Ganesha called her calves to her.
"The Forest is dying," she said.
Prima, squat and solid, said, "But the Forest sustains us. What must we do?"
Meridi, tall and beautiful, scoffed at her mother. "All you have seen is a few dead trees. You are an old fool!"
Ganesha bore this disrespect with tolerance.
"This is what we must do," she said. "As the Forest dies back, a new land is revealed. There are no trees, but there are grasses and bushes and other things to eat. And it stretches beyond the horizon — all the way to the End of the World.
"This land is called a Tundra. And, because it is new, the Tundra is empty. You will learn to live on the Tundra, to endure the coming Cold.
"It will not be easy," she said to them. "You are creatures of the Forest; to become creatures of the Tundra will be arduous and painful. But if you endure this pain your calves, and their calves, will in time cover the Tundra with great Clans, greater than any the world has seen."
Prima lowered her trunk soberly. "Matriarch," she said, "show me what to do."

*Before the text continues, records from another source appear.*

Background: an optimization exercise with open tools, aiming at small area. Do not read the settings as production practice.
At most, simulation tests tie the RTL to the original design; equivalence was not proved.
Power and IR drop assume default switching activity.

==> flow/design.v (excerpt) <==
module upcoin_top (
  input  logic clk,
  input  logic block_load,
  input  logic sck,
  input  logic sdi,
  output logic sdo,
  output logic done
);
Size: ~2,900 cells after synthesis, about 800 flip-flops, ~6 I/O pins, about 0.034 mm² of cells after synthesis.
==> flow/config.mk <==
export PLATFORM = sky130hd
export DESIGN_NAME = upcoin_top
export DESIGN_NICKNAME = upcoin_top
export VERILOG_FILES = /design/flow/design.v
export SDC_FILE = /design/flow/constraint.sdc
export NUM_CORES = 4
export LEC_CHECK = 0
export CAP_MARGIN = 20
export CORE_MARGIN = 2
export CORE_UTILIZATION = 80
export CTS_BUF_LIST = sky130_fd_sc_hd__clkbuf_8
export CTS_CLUSTER_DIAMETER = 50
export CTS_CLUSTER_SIZE = 18
export PLACE_DENSITY = 0.88
export SLEW_MARGIN = 20
==> flow/constraint.sdc <==
create_clock -name core_clock -period 10.0 [get_ports {clk}]
set_input_delay 2.0000 -clock core_clock [delete_from_list [all_inputs] [get_ports {clk}]]
set_output_delay 2.0000 -clock core_clock [all_outputs]
set_load 0.01 [all_outputs]
standard.sh (not shown) runs the stock make flow with config.mk's settings and CLKGATE_MAP_FILE= SYNTH_SCRIPT=/design/flow/synth_recipe.tcl, a recipe that flattens the netlist after the stock synthesis.
==> flow/flow/run.sh <==
#!/bin/bash
set -euo pipefail
cd "$(dirname "$0")/.."
export CTS_ARGS="-sink_clustering_enable -repair_clock_nets -dont_use_dummy_load -buf_list sky130_fd_sc_hd__clkbuf_8 -sink_clustering_size 18 -sink_clustering_max_diameter 50"
bash standard.sh > standard_flow.log 2>&1
The baseline aborted during global routing (5_1_grt).
Next try:
==> flow/run.sh (new file) <==
#!/bin/bash
# synth_recipe.tcl (not shown) runs the flow's synth.tcl, then flattens the netlist and writes it again
# the make line also repeats each setting of config.mk as NAME=value (left out here)
make -C /OpenROAD-flow-scripts/flow DESIGN_CONFIG=/design/flow/config.mk WORK_HOME=/design/flow/orfs CLKGATE_MAP_FILE= SYNTH_SCRIPT=/design/flow/synth_recipe.tcl finish
Settings changed: CORE_UTILIZATION 80 to 40, CTS_BUF_LIST sky130_fd_sc_hd__clkbuf_8 to sky130_fd_sc_hd__clkbuf_16, CTS_CLUSTER_DIAMETER 50 to 90, CTS_CLUSTER_SIZE 18 to 34, PLACE_DENSITY 0.88 to not set.
removed: flow/flow/run.sh
removed: flow/standard.sh
Effect:
- Now the flow finished clean
- area after synthesis is unchanged
- synthesized cell count is unchanged
Next try:
==> flow/flow/run.sh (new file) <==
#!/bin/bash
set -euo pipefail
cd "$(dirname "$0")/.."
export CTS_ARGS="-sink_clustering_enable -repair_clock_nets -dont_use_dummy_load -buf_list sky130_fd_sc_hd__clkbuf_16 -sink_clustering_size 26 -sink_clustering_max_diameter 80"
bash standard.sh > standard_flow.log 2>&1
==> flow/standard.sh (new file) <==
#!/bin/bash
# synth_recipe.tcl (not shown) runs the flow's synth.tcl, then flattens the netlist and writes it again
# the make line also repeats each setting of config.mk as NAME=value (left out here)
make -C /OpenROAD-flow-scripts/flow DESIGN_CONFIG=/design/flow/config.mk WORK_HOME=/design/flow/orfs CLKGATE_MAP_FILE= SYNTH_SCRIPT=/design/flow/synth_recipe.tcl "${@:-finish}"
Settings changed: CORE_UTILIZATION 40 to 65, CTS_CLUSTER_DIAMETER 90 to 80, CTS_CLUSTER_SIZE 34 to 26.
removed: flow/run.sh
Critical path depth does not change.
Die area decreases by about 40%.
Global-route usage grows by 16 points.
Power increases by about 1.8%.
Clock skew rises by 61 ps.
Final area went down by 1.4%.
Core utilization rises by 26 points.
Next try:
Settings changed: CORE_UTILIZATION 65 to 40.
Count of clock-buffer cells in the layout rose by 2.
Design area is higher by 1.6%.
Setup slack loses 200 ps.
Register-to-register slack loses 200 ps.
Synthesized area does not change.
Core utilization fell by 26 points.
Non-clock buffer count is lower by 1.

---

upcoin_top, a different RTL version from the one above (not shown whole).
Size: ~800 flip-flops, roughly 6 I/O pins.
clock: 10.0 ns
lec_check: 0
cap_margin: 20
core_margin: 2
core_utilization: 40
cts_buf_list: sky130_fd_sc_hd__clkbuf_16
cts_cluster_diameter: 80
cts_cluster_size: 26
slew_margin: 20
run.sh (not shown) runs the stock make flow with config.mk's settings and CLKGATE_MAP_FILE= SYNTH_SCRIPT=/design/flow/synth_recipe.tcl, a recipe that flattens the netlist after the stock synthesis.
Stock flow here: none of the scripts above is used.
Edit:
- CTS_CLUSTER_DIAMETER: 80 -> 60
- CTS_CLUSTER_SIZE: 26 -> 30
What happened: Via count rises by 0.70%; setup slack is better by 0.070 ns; global-route usage stays flat; area after synthesis stays the same.
No functional check of the RTL was part of any run of this note.

---

== the previous run ==
Another version of the RTL of upcoin_top (not shown whole).
Size: roughly 2600 cells after synthesis, about 800 flip-flops, ~6 I/O pins, about 33000 µm² of cells after synthesis.
==> flow/config.mk <==
export PLATFORM = sky130hd
export DESIGN_NAME = upcoin_top
export DESIGN_NICKNAME = upcoin_top
export VERILOG_FILES = /design/flow/design.v
export SDC_FILE = /design/flow/constraint.sdc
export NUM_CORES = 4
export LEC_CHECK = 0
export CAP_MARGIN = 20
export CORE_MARGIN = 2
export CORE_UTILIZATION = 65
export CTS_BUF_LIST = sky130_fd_sc_hd__clkbuf_16
export CTS_CLUSTER_DIAMETER = 80
export CTS_CLUSTER_SIZE = 28
export SLEW_MARGIN = 20
export SYNTH_HIERARCHICAL = 1
export SYNTH_MINIMUM_KEEP_SIZE = 0
==> flow/constraint.sdc <==
create_clock -name core_clock -period 10.0 [get_ports {clk}]
set_input_delay 2.0000 -clock core_clock [delete_from_list [all_inputs] [get_ports {clk}]]
set_output_delay 2.0000 -clock core_clock [all_outputs]
set_load 0.01 [all_outputs]
standard.sh (not shown) runs the stock make flow with config.mk's settings and CLKGATE_MAP_FILE= SYNTH_SCRIPT=/design/flow/synth_recipe.tcl, a recipe that flattens the netlist after the stock synthesis.
==> flow/flow/run.sh <==
#!/bin/bash
set -euo pipefail
cd "$(dirname "$0")/.."
export CTS_ARGS="-sink_clustering_enable -repair_clock_nets -dont_use_dummy_load -buf_list sky130_fd_sc_hd__clkbuf_16 -sink_clustering_size 28 -sink_clustering_max_diameter 80"
bash standard.sh > standard_flow.log 2>&1
What the current run does differently from the previous run at the input level:
# the previous run
export LEC_CHECK = 0
export CAP_MARGIN = 20
export CORE_MARGIN = 2
export CORE_UTILIZATION = 65
export CTS_BUF_LIST = sky130_fd_sc_hd__clkbuf_16
export CTS_CLUSTER_DIAMETER = 80
export CTS_CLUSTER_SIZE = 28
export SLEW_MARGIN = 20
export SYNTH_HIERARCHICAL = 1
export SYNTH_MINIMUM_KEEP_SIZE = 0
create_clock -name core_clock -period 10.0 [get_ports {clk}]
# the current run
export LEC_CHECK = 0
export CAP_MARGIN = 20
export CORE_MARGIN = 2
export CORE_UTILIZATION = 65
export CTS_BUF_LIST = sky130_fd_sc_hd__clkbuf_16
export CTS_CLUSTER_DIAMETER = 70
export CTS_CLUSTER_SIZE = 30
export SLEW_MARGIN = 20
export SYNTH_HIERARCHICAL = 1
export SYNTH_MINIMUM_KEEP_SIZE = 0
create_clock -name core_clock -period 10.0 [get_ports {clk}]
==> flow/flow/run.sh <==
#!/bin/bash
set -euo pipefail
cd "$(dirname "$0")/.."
export CTS_ARGS="-sink_clustering_enable -repair_clock_nets -dont_use_dummy_load -buf_list sky130_fd_sc_hd__clkbuf_16 -sink_clustering_size 30 -sink_clustering_max_diameter 70"
bash standard.sh > standard_flow.log 2>&1
Row number of fill cells: the current run higher / the previous run lower. ~same total power in the current run and the previous run. Compared to the previous run, the current run has routed length on met2 0.93% higher.

---

## exp/nickel
upcoin_top with an RTL version that a note above also has.
Size in the first run: roughly 6 I/O pins, about 34000 um2 of cells after synthesis.
==> flow/design.v (excerpt) <==
module upcoin_top (
  input  logic clk,
  input  logic block_load,
  input  logic sck,
  input  logic sdi,
  output logic sdo,
  output logic done
);
  logic        sck_s1, sck_s2;
  logic        sdi_s1;
  logic        sck_rise, sck_fall;
  logic [3:0]  p;          
  logic        run;        
  logic [2:0]  rev;        
  logic [8:0]  cnt;        
  logic [1:0]  pc;         
  logic [2:0]  pb;         
  logic        nb;         
  logic [7:0]  kn;
  logic        nb_d;
  sha256_pkg::word_t win [0:15];
  sha256_pkg::word_t a, b, c, d, e, f, g, h;
  assign sck_rise = sck_s1 & ~sck_s2;
  assign sck_fall = ~sck_s1 & sck_s2;
  always_ff @(posedge clk or negedge block_load) begin
    if (!block_load) begin
      sck_s1 <= 1'b0;
      sck_s2 <= 1'b0;
    end else begin
      sck_s1 <= sck;
      sck_s2 <= sck_s1;
    end
  end
  logic round, sched, fin, init;
  logic ins, ins_last, accept;
  logic [1:0] pc_left;
  logic [9:0] cnt_next;
  assign init  = ~run & ~done;
  assign round = run & ~rev[2];
  assign sched = round & (rev[1:0] != 2'd3);
  assign fin   = run & rev[2] & ~p[3];
  assign accept   = sck_rise & ~((cnt[8:5] == 4'd15) & ({1'b0, cnt[4:0]} + {4'd0, pc} >= 6'd32));
  assign ins      = init & (p == cnt[8:5]) & pc[1];
  assign cnt_next = {1'b0, cnt} + {8'd0, ins, done & sck_fall};
  assign ins_last = ins & cnt_next[9];
  assign pc_left  = ins ? {1'b0, pc[0]} : pc;
  always_ff @(posedge clk or negedge block_load) begin
    if (!block_load) begin
      p    <= '0;
      run  <= 1'b0;
      rev  <= '0;
      cnt  <= '0;
      pc   <= '0;
      done <= 1'b0;
      sdo  <= 1'b0;
    end else begin
      p   <= p + 4'd1;
      cnt <= cnt_next[8:0];
      pc  <= pc_left + {1'b0, accept};
      if (ins_last) run <= 1'b1;
      if (run) begin
        if (p == 4'd15) rev <= rev + 3'd1;
        if (rev[2] && p == 4'd8) begin
          run  <= 1'b0;
          done <= 1'b1;
          sdo  <= a[31];
        end
      end
      if (done && sck_fall) sdo <= nb_d;
    end
  end
  always_ff @(posedge clk) begin
    sdi_s1 <= sdi;
    nb     <= nb_d;
    if (ins) pb[0] <= pb[2];
    if (accept) pb[pc_left] <= sdi_s1;
  end
  assign kn   = cnt[7:0] + 8'd1;
  assign nb_d = (p[2:0] + kn[7:5] == 3'd0) ? a[~kn[4:0]] : nb;
  sha256_pkg::word_t next_word, ins_word, win_in;
  ...
clock: 10.0 ns
lec_check: 0
cap_margin: 20
core_margin: 2
core_utilization: 40
cts_buf_list: sky130_fd_sc_hd__clkbuf_16
cts_cluster_diameter: 80
cts_cluster_size: 26
slew_margin: 20
run.sh (not shown) runs the stock make flow with config.mk's settings and CLKGATE_MAP_FILE= SYNTH_SCRIPT=/design/flow/synth_recipe.tcl, a recipe that flattens the netlist after the stock synthesis.
Stock flow here: none of the scripts above is used.
No stage failed in exp/nickel, and the final checks on the layout all came back clean.
#### Input delta (exp/cedar over exp/nickel)
Settings: CORE_UTILIZATION: 40 -> 65; CTS_CLUSTER_SIZE: 26 -> 34.
==> flow/flow/run.sh (new file) <==
#!/bin/bash
set -euo pipefail
cd "$(dirname "$0")/.."
export CTS_ARGS="-sink_clustering_enable -repair_clock_nets -dont_use_dummy_load -buf_list sky130_fd_sc_hd__clkbuf_16 -sink_clustering_size 34 -sink_clustering_max_diameter 80"
bash standard.sh > standard_flow.log 2>&1
==> flow/standard.sh (new file) <==
#!/bin/bash
# synth_recipe.tcl (not shown) runs the flow's synth.tcl, then flattens the netlist and writes it again
# the make line also repeats each setting of config.mk as NAME=value (left out here)
make -C /OpenROAD-flow-scripts/flow DESIGN_CONFIG=/design/flow/config.mk WORK_HOME=/design/flow/orfs CLKGATE_MAP_FILE= SYNTH_SCRIPT=/design/flow/synth_recipe.tcl "${@:-finish}"
removed: flow/run.sh
==> comparison <==
- Result: PASS for each of exp/cedar and exp/nickel
- Fraction of standard cell area that is sequential (higher): exp/cedar
- Between exp/cedar and exp/nickel, it is exp/cedar whose via count is higher, by 1197.
- Between exp/cedar and exp/nickel, it is exp/cedar whose growth of design area from synthesis to finish is lower, by 2.9 points.
- Number of flip-flops and latches of exp/nickel is on par with exp/cedar.
- exp/nickel -> exp/cedar: largest net degree at the start of global routing decreased by a few percent
- exp/cedar vs exp/nickel, instance count: exp/cedar lower
- exp/cedar vs exp/nickel — clock-cell share of area dropped 1.2 points.
- From exp/nickel to exp/cedar the numbers moved as follows: multi-input logic portion of the cell area shows an increase of 1.2 points; initial standard-cell utilization of the core shows an increase of 25 points; global routing usage on met1 shows an increase of 19 points; required time at the worst-slack endpoint shows a reduction of 0.03 ns.
diff inputs: exp/cedar => exp/ember
Settings: CTS_CLUSTER_DIAMETER now 60, was 80; PLACE_DENSITY now 0.88, previously not set; CORE_UTILIZATION now 80, was 65.
==> flow/flow/run.sh <==
#!/bin/bash
set -euo pipefail
cd "$(dirname "$0")/.."
export CTS_ARGS="-sink_clustering_enable -repair_clock_nets -dont_use_dummy_load -buf_list sky130_fd_sc_hd__clkbuf_16 -sink_clustering_size 34 -sink_clustering_max_diameter 60"
bash standard.sh > standard_flow.log 2>&1
==> comparison <==
FAIL: exp/ember; every other run in exp/ember and exp/cedar is clean. exp/ember terminated abnormally: global routing reported GRT-0116. Die span in x: exp/ember vs exp/cedar down about 10%. Diff exp/cedar -> exp/ember: number of clock sinks shows no meaningful change, final weighted congestion in routability-driven placement moved up, placed wire-length estimate after detailed placement shows an increase of 16%, number of storage elements in the synthesis netlist held, number of cells after detailed placement has decreased. Going from exp/cedar to exp/ember, worst setup timing slack at the placement stage went down by 0.13 ns, area after synthesis comparable. The chip height of exp/ember falls short of that of exp/cedar by 22 um.
Edits applied to the flow inputs when going from exp/ember to exp/yarrow:
Settings: CORE_UTILIZATION: 80 -> 65; CTS_CLUSTER_DIAMETER: 60 -> 80; CAP_MARGIN: 20 -> 0; CTS_CLUSTER_SIZE: 34 -> 26; SLEW_MARGIN: 20 -> 0; PLACE_DENSITY: 0.88 -> unset.
==> flow/run.sh (new file) <==
#!/bin/bash
# synth_recipe.tcl (not shown) runs the flow's synth.tcl, then flattens the netlist and writes it again
# the make line also repeats each setting of config.mk as NAME=value (left out here)
make -C /OpenROAD-flow-scripts/flow DESIGN_CONFIG=/design/flow/config.mk WORK_HOME=/design/flow/orfs CLKGATE_MAP_FILE= SYNTH_SCRIPT=/design/flow/synth_recipe.tcl finish
removed: flow/flow/run.sh
removed: flow/standard.sh
[summary]
exp/yarrow reached the final stage; the timing, design-rule and antenna checks on its layout passed.
Taking exp/ember as the reference, in exp/yarrow die span in x now larger; total of cells resized after clock tree synthesis did not really move; number of placed instances, taps included up 139; number of buffers inserted during clock tree synthesis went up by 1.
Post-DP HPWL went down by more than 10% going from exp/ember to exp/yarrow.

---

upcoin_top, a different RTL version from the one above (not shown whole).
Size in the first run: roughly 800 flip-flops, ~6 I/O pins.
export LEC_CHECK = 0
export CAP_MARGIN = 20
export CORE_MARGIN = 2
export CORE_UTILIZATION = 65
export CTS_BUF_LIST = sky130_fd_sc_hd__clkbuf_16
export CTS_CLUSTER_DIAMETER = 80
export CTS_CLUSTER_SIZE = 30
export SLEW_MARGIN = 20
create_clock -name core_clock -period 10.0 [get_ports {clk}]
standard.sh (not shown) runs the stock make flow with config.mk's settings and CLKGATE_MAP_FILE= SYNTH_SCRIPT=/design/flow/synth_recipe.tcl, a recipe that flattens the netlist after the stock synthesis.
==> flow/flow/run.sh <==
#!/bin/bash
set -euo pipefail
cd "$(dirname "$0")/.."
export CTS_ARGS="-sink_clustering_enable -repair_clock_nets -dont_use_dummy_load -buf_list sky130_fd_sc_hd__clkbuf_16 -sink_clustering_size 30 -sink_clustering_max_diameter 80"
bash standard.sh > standard_flow.log 2>&1
The baseline finished with timing, DRC and antenna clean.
Edit:
==> flow/flow/run.sh (replaced) <==
#!/bin/bash
set -euo pipefail
cd "$(dirname "$0")/.."
export CTS_ARGS="-sink_clustering_enable -repair_clock_nets -dont_use_dummy_load -buf_list sky130_fd_sc_hd__clkbuf_16 -sink_clustering_size 26 -sink_clustering_max_diameter 80"
bash standard.sh > standard_flow.log 2>&1
CTS_CLUSTER_SIZE = 26   (was 30)
Effect: Hold slack improves by 0.0040 ns. Setup slack is worse by 0.028 ns. Clock-buffer cell count is higher by 3. Cell count stays flat. Final area is about the same. Sequential power stays flat. Routed wire length is about the same.

==> port drivers added, routing unchanged <==
In the flow no input, the clock included, has a driving cell. The finished layouts below were timed again as built, in two steps.
Step 1 assumes that a clkbuf_16 drives the clock port and a buf_2 every other input.
Step 2 moves the port delays by t, midway between the first and last clock arrival at a register: inputs arrive t later, outputs are due t later. That takes back most of the time a late clock gives input paths.
Slacks: ideal ports / drivers / drivers and shift; pairs: ideal ports / drivers.
run | t (ns) | slack for setup (ns) | worst hold slack (ns) | clock arrival spread, ns
the second run of note 1 | 0.702 | 1.497 / 1.497 / 1.497 | 0.329 / 0.329 / 0.329 | 0.023 / 0.023
the third run of note 1 | 0.643 | 1.736 / 1.736 / 1.736 | 0.289 / 0.289 / 0.289 | 0.089 / 0.089
the fourth run of note 1 | 0.639 | 1.537 / 1.537 / 1.537 | 0.298 / 0.298 / 0.298 | 0.069 / 0.069
the first run of note 2 | 0.677 | 1.822 / 1.822 / 1.822 | 0.305 / 0.305 / 0.305 | 0.066 / 0.066
the second run of note 2 | 0.692 | 1.892 / 1.892 / 1.892 | 0.313 / 0.313 / 0.313 | 0.101 / 0.101
the previous run | 0.628 | 0.925 / 0.925 / 0.925 | 0.306 / 0.306 / 0.306 | 0.121 / 0.122
the current run | 0.613 | 0.994 / 0.994 / 0.994 | 0.262 / 0.262 / 0.262 | 0.114 / 0.115
exp/nickel | 0.667 | 1.560 / 1.560 / 1.560 | 0.321 / 0.321 / 0.321 | 0.030 / 0.031
exp/cedar | 0.625 | 1.786 / 1.786 / 1.786 | 0.258 / 0.258 / 0.258 | 0.118 / 0.117
exp/yarrow | 0.677 | 1.684 / 1.684 / 1.684 | 0.326 / 0.326 / 0.326 | 0.028 / 0.028
the first run of note 5 | 0.627 | 1.652 / 1.652 / 1.652 | 0.280 / 0.280 / 0.280 | 0.115 / 0.115
the second run of note 5 | 0.631 | 1.624 / 1.624 / 1.624 | 0.284 / 0.284 / 0.284 | 0.116 / 0.115
After both steps setup and hold are still met in every run listed.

But Meridi scoffed once more. "You are an old fool, Ganesha. None of this is in the Cycle. Soon I will be Matriarch, and there will be none of this talk of the Tundra!" And she refused to have anything to do with Ganesha’s instruction.
Ganesha was saddened by this, but she said nothing.
Now (said Silverhair), to ready Prima for the Tundra took Ganesha three summers.
In the first summer, she changed Prima’s skin. She bit away at Prima’s great ears, reducing them to small, round flaps of skin. And she nibbled at Prima’s tail, making it shorter and stubbier than her sister’s, and she tugged at the skin above Prima’s backside so that a flap came down over her anus.
Prima endured the pain of all this with strong silence, for she accepted her mother’s wisdom. All these changes would help her skin trap the heat of her body. And so they were good.
But Meridi mocked her sister. "You are already ugly, little Prima. Now you let Ganesha make you more so!" And Meridi tugged at Prima’s distorted ears, making them bleed once more.
In the second year, Ganesha made Prima fat. She gathered the richest and most luscious leaves and grass in the Forest, and crammed them into Prima’s mouth.